Any time I was in midtown, back then, I used to climb those stairs with the lighted phrases in the toe-kicks ... up to the second floor with its disorienting cherckerboard tile. The girls would be perched above their booths, catcalling for their audience.

But once in the booth ... the windows were chest-high, and the girls made you put both hands through. I had thought about standing on something to ... make things more fun for me, as they were already having fun with my digital skills, but that little window divider used to come down pretty hard and fast when your time was up!
 
#99
lol ... Dude ... How did you get them to give HJs through the stage windows at PeepLand???
Was easiest if you went at off hours when the girls weren't making all that much due to lack of customers. If you were the only guy at the stage, and had been for some time, it was more likely.

Any time I was in midtown, back then, I used to climb those stairs with the lighted phrases in the toe-kicks ... up to the second floor with its disorienting cherckerboard tile. The girls would be perched above their booths, catcalling for their audience.
That would be the 7th ave one, not the 42nd. Was this before or after they shut down the 42nd one? (where the stages where in the basement)

But once in the booth ... the windows were chest-high, and the girls made you put both hands through.
They never made me put both hands in... ?!?

I had thought about standing on something to ... make things more fun for me, as they were already having fun with my digital skills, but that little window divider used to come down pretty hard and fast when your time was up!
They'd reach down. and hold the window with their free hand. They wouldn't hold it from closing, but would slow it enough to allow time to get their working arm free before it came down.
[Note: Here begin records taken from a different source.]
module enduro_video(iRST_n,
                    iVGA_CLK,
                    show_cars,
                    car_user_x,
                    car2_x,
                    car2_y,
                    car3_x,
                    car3_y,
                    oBLANK_n,
                    oHS,
                    oVS,
                    b_data,
                    g_data,
                    r_data);
input iRST_n;
input iVGA_CLK;
input show_cars;
input [9:0] car_user_x;
input [9:0] car2_x;
input [9:0] car2_y;
input [9:0] car3_x;
input [9:0] car3_y;
output reg oBLANK_n;
output reg oHS;
output reg oVS;
output [7:0] b_data;
output [7:0] g_data;
output [7:0] r_data;
wire rst;
reg [18:0] ADDR;
wire [9:0] SCREEN_HEIGHT;
wire [10:0] SCREEN_WIDTH;
wire [5:0] CAR_WIDTH, CAR_HEIGHT;
wire [8:0] CAR_USER_Y;
wire [23:0] BGR_data_out;
assign SCREEN_HEIGHT = 10'd480;
assign SCREEN_WIDTH = 11'd640;
assign CAR_WIDTH = 6'd23;
assign CAR_HEIGHT = 6'd36;
assign CAR_USER_Y = SCREEN_HEIGHT - CAR_HEIGHT;
wire [23:0] bgr_data_raw;
wire cBLANK_n,cHS,cVS;
assign rst = ~iRST_n;
video_sync_generator LTM_ins (.vga_clk(iVGA_CLK),
                              .reset(rst),
                              .blank_n(cBLANK_n),
                              .HS(cHS),
                              .VS(cVS));
always@(posedge iVGA_CLK, negedge iRST_n)
begin
  if (!iRST_n)
     ADDR<=19'd0;
  else if (cHS==1'b0 && cVS==1'b0)
     ADDR<=19'd0;
  else if (cBLANK_n==1'b1)
     ADDR<=ADDR+1;
end
    draw_dynamic_cars draw_cars(
			.clk(iVGA_CLK),
        .addr(ADDR),
        .bgr_data_in(bgr_data_raw),
        .bgr_data_out(BGR_data_out),
			.SHOW_CARS(show_cars),
        .CAR_WIDTH(CAR_WIDTH),
        .CAR_HEIGHT(CAR_HEIGHT),
        .SCREEN_WIDTH(SCREEN_WIDTH),
        .SCREEN_HEIGHT(SCREEN_HEIGHT),
			.CAR_USER_Y(CAR_USER_Y),
        .car_user_x(car_user_x),
        .car2_x(car2_x),
        .car2_y(car2_y),
        .car3_x(car3_x),
        .car3_y(car3_y)
    );
mem_saida_seq memu0 (
    .endereco(ADDR),
	.data_out(bgr_data_raw)
);
assign b_data = BGR_data_out[7:0];
assign g_data = BGR_data_out[15:8];
assign r_data = BGR_data_out[23:16];
always@(posedge iVGA_CLK)
begin
  oHS<=cHS;
  oVS<=cVS;
  oBLANK_n<=cBLANK_n;
end
endmodule
==> flow/run.sh <==
#!/bin/bash
# the make line also repeats each setting of config.mk as NAME=value (left out here)
make -C /OpenROAD-flow-scripts/flow DESIGN_CONFIG=/design/flow/config.mk WORK_HOME=/design/flow/orfs CLKGATE_MAP_FILE= finish
==> flow/config.mk <==
export PLATFORM = sky130hd
export DESIGN_NAME = enduro_video
export DESIGN_NICKNAME = enduro_video
export VERILOG_FILES = /design/flow/design.v
export SDC_FILE = /design/flow/constraint.sdc
export NUM_CORES = 4
export LEC_CHECK = 0
export CAP_MARGIN = 5
export CORE_MARGIN = 2
export CORE_UTILIZATION = 72
export CTS_CLUSTER_DIAMETER = 313
export CTS_CLUSTER_SIZE = 80
export HOLD_SLACK_MARGIN = -0.09
export SETUP_SLACK_MARGIN = 0.82
export SLEW_MARGIN = 40
==> flow/constraint.sdc <==
create_clock -name core_clock -period 6.32 [get_ports {iVGA_CLK}]
set_input_delay 1.2640 -clock core_clock [delete_from_list [all_inputs] [get_ports {iVGA_CLK}]]
set_output_delay 1.2640 -clock core_clock [all_outputs]
set_load 0.01 [all_outputs]
== job 101 ==
// pt100_temp
module pt100_temp (
    input  wire        clk,
    input  wire        rst,
    input  wire        in_valid,
    output wire        in_ready,
    input  wire [11:0] yk,
    output wire        out_valid,
    output wire [27:0] temp,
    output wire [27:0] temp_filt,
    output wire        alarm
    );
==> flow/config.mk <==
export PLATFORM = sky130hd
export DESIGN_NAME = pt100_temp
export DESIGN_NICKNAME = pt100_temp
export VERILOG_FILES = /design/flow/design.v
export SDC_FILE = /design/flow/constraint.sdc
export NUM_CORES = 4
export LEC_CHECK = 0
export ABC_AREA = 1
export CAP_MARGIN = 20
export CORE_MARGIN = 2
export CORE_UTILIZATION = 65
export CTS_CLUSTER_DIAMETER = 170
export GPL_ROUTABILITY_DRIVEN = 1
export MAX_ROUTING_LAYER = met4
export MIN_ROUTING_LAYER = met1
export PLACE_DENSITY_LB_ADDON = 0.02
export SETUP_SLACK_MARGIN = 0.26
export SLEW_MARGIN = 35
export TNS_END_PERCENT = 5
==> flow/constraint.sdc <==
create_clock -name core_clock -period 14.7 [get_ports {clk}]
set_input_delay 2.9400 -clock core_clock [delete_from_list [all_inputs] [get_ports {clk}]]
set_output_delay 2.9400 -clock core_clock [all_outputs]
set_load 0.01 [all_outputs]
run.sh (not shown) runs the stock make flow with config.mk's settings and CLKGATE_MAP_FILE=.
Status(job 101) = ERROR, stage = global routing
Setup changes, job 101 to job 102
# job 101
export LEC_CHECK = 0
export ABC_AREA = 1
export CAP_MARGIN = 20
export CORE_MARGIN = 2
export CORE_UTILIZATION = 65
export CTS_CLUSTER_DIAMETER = 170
export GPL_ROUTABILITY_DRIVEN = 1
export MAX_ROUTING_LAYER = met4
export MIN_ROUTING_LAYER = met1
export PLACE_DENSITY_LB_ADDON = 0.02
export SETUP_SLACK_MARGIN = 0.26
export SLEW_MARGIN = 35
export TNS_END_PERCENT = 5
create_clock -name core_clock -period 14.7 [get_ports {clk}]
# job 102
export LEC_CHECK = 0
export CAP_MARGIN = 20
export CORE_MARGIN = 2
export CORE_UTILIZATION = 40
export PLACE_DENSITY = 0.6
export SLEW_MARGIN = 20
create_clock -name core_clock -period 14.7 [get_ports {clk}]
Findings:
From the logs: job 102 reached the end of the flow and failed the layout checks with negative setup slack.
On minimum setup slack after placement: job 102 sits below job 101.
Between job 102 and job 101, it is job 102 whose post-CTS setup buffer count is higher, by about 300%.
On number of distinct library cells after synthesis: between job 101 and job 102, it ends up lower for job 101.
Job 102 vs job 101 — simple-gate portion of the synthesized area dropped 6.5 points.
Compared with job 101, in job 102 area share of fa/ha/maj cells after synthesis picked up an extra 1.3 points; overall die area now larger; standard cell core area saw an increase; die width rose by 24%.
Re sequential cell area fraction in the yosys report: job 101 and job 102 aren't equal, and the lower value belongs to job 101.
Relative to job 102, the following input files were edited for job 103:
# job 102
export LEC_CHECK = 0
export CAP_MARGIN = 20
export CORE_MARGIN = 2
export CORE_UTILIZATION = 40
export PLACE_DENSITY = 0.6
export SLEW_MARGIN = 20
create_clock -name core_clock -period 14.7 [get_ports {clk}]
# job 103
export LEC_CHECK = 0
export CAP_MARGIN = 20
export CORE_MARGIN = 2
export CORE_UTILIZATION = 28
export PLACE_DENSITY = 0.6
export SLEW_MARGIN = 20
create_clock -name core_clock -period 22.1 [get_ports {clk}]
Findings:
Job 103: flow completed, timing, DRC and antenna clean
Power ends up higher on job 102.
Between job 102 and job 103, the flow reports count of buffers not belonging to the clock network in the layout decreasing by more than half.
Job 103: count of clock-buffer cells in the layout lower than job 102
Delta(critical path depth, job 103 - job 102) < 0
Re xor and xnor area share after synthesis: no difference whatsoever between job 103 and job 102.
Met2 track demand over resource, job 102 and job 103: higher on job 102
Share of the core filled with cells was higher in the run labelled job 102.
Job 102 → job 103: setup slack picked up an extra 4.12 ns; portion of total power attributed to combinational logic lost 3.3 points; post-layout minimum cycle time picked up an extra 3.28 ns.
Setup changes, job 103 to job 104
# job 103
export LEC_CHECK = 0
export CAP_MARGIN = 20
export CORE_MARGIN = 2
export CORE_UTILIZATION = 28
export PLACE_DENSITY = 0.6
export SLEW_MARGIN = 20
create_clock -name core_clock -period 22.1 [get_ports {clk}]
# job 104
export LEC_CHECK = 0
export CAP_MARGIN = 20
export CORE_MARGIN = 2
export CORE_UTILIZATION = 72
export MAX_ROUTING_LAYER = met4
export PLACE_DENSITY_LB_ADDON = 0.0
export SETUP_SLACK_MARGIN = -1.17
export SLEW_MARGIN = 20
create_clock -name core_clock -period 15.3 [get_ports {clk}]
==> results <==
Job 104 has total placed cells including tap cells below what job 103 had.
Between job 104 and job 103, starting density of the core is lower for job 103, job 104 comes in above that.
Delta (job 104 minus job 103): die size has decreased, xor/xnor share of the synthesized area has remained practically unchanged, weighted congestion reported at the end of routability-driven placement has increased.
Run status, job 104: aborted in global routing, error GRT-0116
Horizontal die size went down by more than a quarter going from job 103 to job 104.
Job 104 ends up with lower site row count than job 103 does.
The worst slack at placement of job 104 is lower than that of job 103.
CTS buffer count delta for job 104 relative to job 103: 13% lower
Power is estimated from default activity; no workload was simulated.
"Men's room. For pissing only."
Remember that? Was happy they transported it to the 7th ave location after 42nd shut down.
 
wow, I've only met 1 provider who I've actually thought about having bbfs with, and that probably because we became really good friends. Play safe guys!
I always play safe...Interestingly, the OP slipped off his cover, in his story. While I cannot compare that to what happened to me, how can you expect, or protect, from a provider that is just giving you hand action, and seems adverse to actual BJ, no BBBJ, nor CBJ, then surprisingly slips it in without cover, without warning? I was "ambushed," although I use that term lightly.....I could have pushed her off, but in the heat of the stupid moment, the little MK told the big MK, the damage was done....

In reality, stopping it ASAP, would have been safer, but I still would have had the extreme paranoia until checked by a Medical pro, albeit with a lot less chance of a problem.